Your objective: Print the full listing below exactly, keeping every character as it stands.

Records to use:
$ cat src/rtl/mapdec_pkg.sv
// Package: shared constants for the relocatable map decoder.
// Region indices set the priority order; a lower index wins.
package mapdec_pkg;
    localparam int unsigned ADDR_W   = 16;
    localparam int unsigned MAP_W    = 8;
    localparam int unsigned FIELD_W  = 4;
    localparam int unsigned N_INT    = 4;

    typedef enum int unsigned {
        IDX_REG = 0,
        IDX_RAM = 1,
        IDX_EEP = 2,
        IDX_ROM = 3
    } region_idx_e;

    typedef enum logic [1:0] {
        MODE_SINGLE  = 2'b00,
        MODE_EXPAND  = 2'b01,
        MODE_BOOT    = 2'b10,
        MODE_TEST    = 2'b11
    } op_mode_e;
endpackage

$ cat src/rtl/mapdec_hit.sv
// Module: mapdec_hit
// Flags an address inside [base, base+SIZE-1].
// Assumes the window does not wrap past the top of the address space.
module mapdec_hit #(
    parameter int unsigned AW   = 16,
    parameter int unsigned SIZE = 512
) (
    input  logic [AW-1:0] base,
    input  logic [AW-1:0] addr,
    output logic          hit
);
    localparam logic [AW:0] SPAN = (AW+1)'(SIZE - 1);

    logic [AW:0] lo_b;
    logic [AW:0] hi_b;
    logic [AW:0] a_x;

    // Range compare carried one bit wider so the upper bound cannot overflow.
    always_comb begin
        lo_b = {1'b0, base};
        hi_b = lo_b + SPAN;
        a_x  = {1'b0, addr};
        hit  = (a_x >= lo_b) && (a_x <= hi_b);
    end
endmodule

$ cat src/rtl/mapdec_prio.sv
// Module: mapdec_prio
// Fixed-priority one-hot picker: bit 0 wins. When no bit is set, the
// fall-through output is raised instead.
module mapdec_prio #(
    parameter int unsigned N = 4
) (
    input  logic [N-1:0] hit,
    output logic [N-1:0] pick,
    output logic         none
);
    // Walk from highest priority down; the first set bit claims the access.
    always_comb begin
        logic taken;
        taken = 1'b0;
        pick  = '0;
        for (int i = 0; i < N; i++) begin
            if (hit[i] && !taken) begin
                pick[i] = 1'b1;
                taken   = 1'b1;
            end
        end
        none = !taken;
    end
endmodule

$ cat src/rtl/mapdec_mapreg.sv
// Module: mapdec_mapreg
// Holds the placement register. In normal modes a write is accepted
// only while the post-reset cycle counter is below WINDOW, and only once.
// In special modes every write is accepted. Assumes wr_hit is already
// qualified by the address decode.
module mapdec_mapreg #(
    parameter int unsigned   W         = 8,
    parameter int unsigned   WINDOW    = 64,
    parameter logic [W-1:0]  RESET_VAL = 8'h01
) (
    input  logic         clk,
    input  logic         rst_n,
    input  logic         wr_hit,
    input  logic         special,
    input  logic [W-1:0] wdata,
    output logic [W-1:0] map_q
);
    localparam int unsigned CW = $clog2(WINDOW + 1);
    localparam logic [CW-1:0] CLOSE = CW'(WINDOW);

    logic [CW-1:0] cnt;
    logic          done;
    logic          open_n;
    logic          accept;

    // Window is open while the counter is short of the limit.
    always_comb begin
        open_n = (cnt == CLOSE);
        accept = wr_hit && (special || (!open_n && !done));
    end

    // Saturating count of edges since reset release.
    always_ff @(posedge clk) begin
        if (!rst_n)       cnt <= '0;
        else if (!open_n) cnt <= cnt + 1'b1;
    end

    // Placement register and its once-written marker.
    always_ff @(posedge clk) begin
        if (!rst_n) begin
            map_q <= RESET_VAL;
            done  <= 1'b0;
        end else if (accept) begin
            map_q <= wdata;
            done  <= 1'b1;
        end
    end

    p_reset_value_r1: assert property (@(posedge clk) disable iff (!rst_n)
        !$past(rst_n) |-> (map_q == RESET_VAL));

    p_cnt_sat_r5: assert property (@(posedge clk) disable iff (!rst_n)
        cnt <= CLOSE);

    p_locked_r4: assert property (@(posedge clk) disable iff (!rst_n)
        (!special && (done || cnt == CLOSE)) |=> $stable(map_q));

    p_special_write_r6: assert property (@(posedge clk) disable iff (!rst_n)
        (special && wr_hit) |=> (map_q == $past(wdata)));
endmodule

Solution for this exercise:
$ cat src/rtl/mapdec_pkg.sv
// Package: shared constants for the relocatable map decoder.
// Region indices set the priority order; a lower index wins.
package mapdec_pkg;
    localparam int unsigned ADDR_W   = 16;
    localparam int unsigned MAP_W    = 8;
    localparam int unsigned FIELD_W  = 4;
    localparam int unsigned N_INT    = 4;

    typedef enum int unsigned {
        IDX_REG = 0,
        IDX_RAM = 1,
        IDX_EEP = 2,
        IDX_ROM = 3
    } region_idx_e;

    typedef enum logic [1:0] {
        MODE_SINGLE  = 2'b00,
        MODE_EXPAND  = 2'b01,
        MODE_BOOT    = 2'b10,
        MODE_TEST    = 2'b11
    } op_mode_e;
endpackage

$ cat src/rtl/mapdec_hit.sv
// Module: mapdec_hit
// Flags an address inside [base, base+SIZE-1].
// Assumes the window does not wrap past the top of the address space.
module mapdec_hit #(
    parameter int unsigned AW   = 16,
    parameter int unsigned SIZE = 512
) (
    input  logic [AW-1:0] base,
    input  logic [AW-1:0] addr,
    output logic          hit
);
    localparam logic [AW:0] SPAN = (AW+1)'(SIZE - 1);

    logic [AW:0] lo_b;
    logic [AW:0] hi_b;
    logic [AW:0] a_x;

    // Range compare carried one bit wider so the upper bound cannot overflow.
    always_comb begin
        lo_b = {1'b0, base};
        hi_b = lo_b + SPAN;
        a_x  = {1'b0, addr};
        hit  = (a_x >= lo_b) && (a_x <= hi_b);
    end
endmodule

$ cat src/rtl/mapdec_prio.sv
// Module: mapdec_prio
// Fixed-priority one-hot picker: bit 0 wins. When no bit is set, the
// fall-through output is raised instead.
module mapdec_prio #(
    parameter int unsigned N = 4
) (
    input  logic [N-1:0] hit,
    output logic [N-1:0] pick,
    output logic         none
);
    // Walk from highest priority down; the first set bit claims the access.
    always_comb begin
        logic taken;
        taken = 1'b0;
        pick  = '0;
        for (int i = 0; i < N; i++) begin
            if (hit[i] && !taken) begin
                pick[i] = 1'b1;
                taken   = 1'b1;
            end
        end
        none = !taken;
    end
endmodule

$ cat src/rtl/mapdec_mapreg.sv
// Module: mapdec_mapreg
// Holds the placement register. In normal modes a write is accepted
// only while the post-reset cycle counter is below WINDOW, and only once.
// In special modes every write is accepted. Assumes wr_hit is already
// qualified by the address decode.
module mapdec_mapreg #(
    parameter int unsigned   W         = 8,
    parameter int unsigned   WINDOW    = 64,
    parameter logic [W-1:0]  RESET_VAL = 8'h01
) (
    input  logic         clk,
    input  logic         rst_n,
    input  logic         wr_hit,
    input  logic         special,
    input  logic [W-1:0] wdata,
    output logic [W-1:0] map_q
);
    localparam int unsigned CW = $clog2(WINDOW + 1);
    localparam logic [CW-1:0] CLOSE = CW'(WINDOW);

    logic [CW-1:0] cnt;
    logic          done;
    logic          open_n;
    logic          accept;

    // Window is open while the counter is short of the limit.
    always_comb begin
        open_n = (cnt == CLOSE);
        accept = wr_hit && (special || (!open_n && !done));
    end

    // Saturating count of edges since reset release.
    always_ff @(posedge clk) begin
        if (!rst_n)       cnt <= '0;
        else if (!open_n) cnt <= cnt + 1'b1;
    end

    // Placement register and its once-written marker.
    always_ff @(posedge clk) begin
        if (!rst_n) begin
            map_q <= RESET_VAL;
            done  <= 1'b0;
        end else if (accept) begin
            map_q <= wdata;
            done  <= 1'b1;
        end
    end

    p_reset_value_r1: assert property (@(posedge clk) disable iff (!rst_n)
        !$past(rst_n) |-> (map_q == RESET_VAL));

    p_cnt_sat_r5: assert property (@(posedge clk) disable iff (!rst_n)
        cnt <= CLOSE);

    p_locked_r4: assert property (@(posedge clk) disable iff (!rst_n)
        (!special && (done || cnt == CLOSE)) |=> $stable(map_q));

    p_special_write_r6: assert property (@(posedge clk) disable iff (!rst_n)
        (special && wr_hit) |=> (map_q == $past(wdata)));
endmodule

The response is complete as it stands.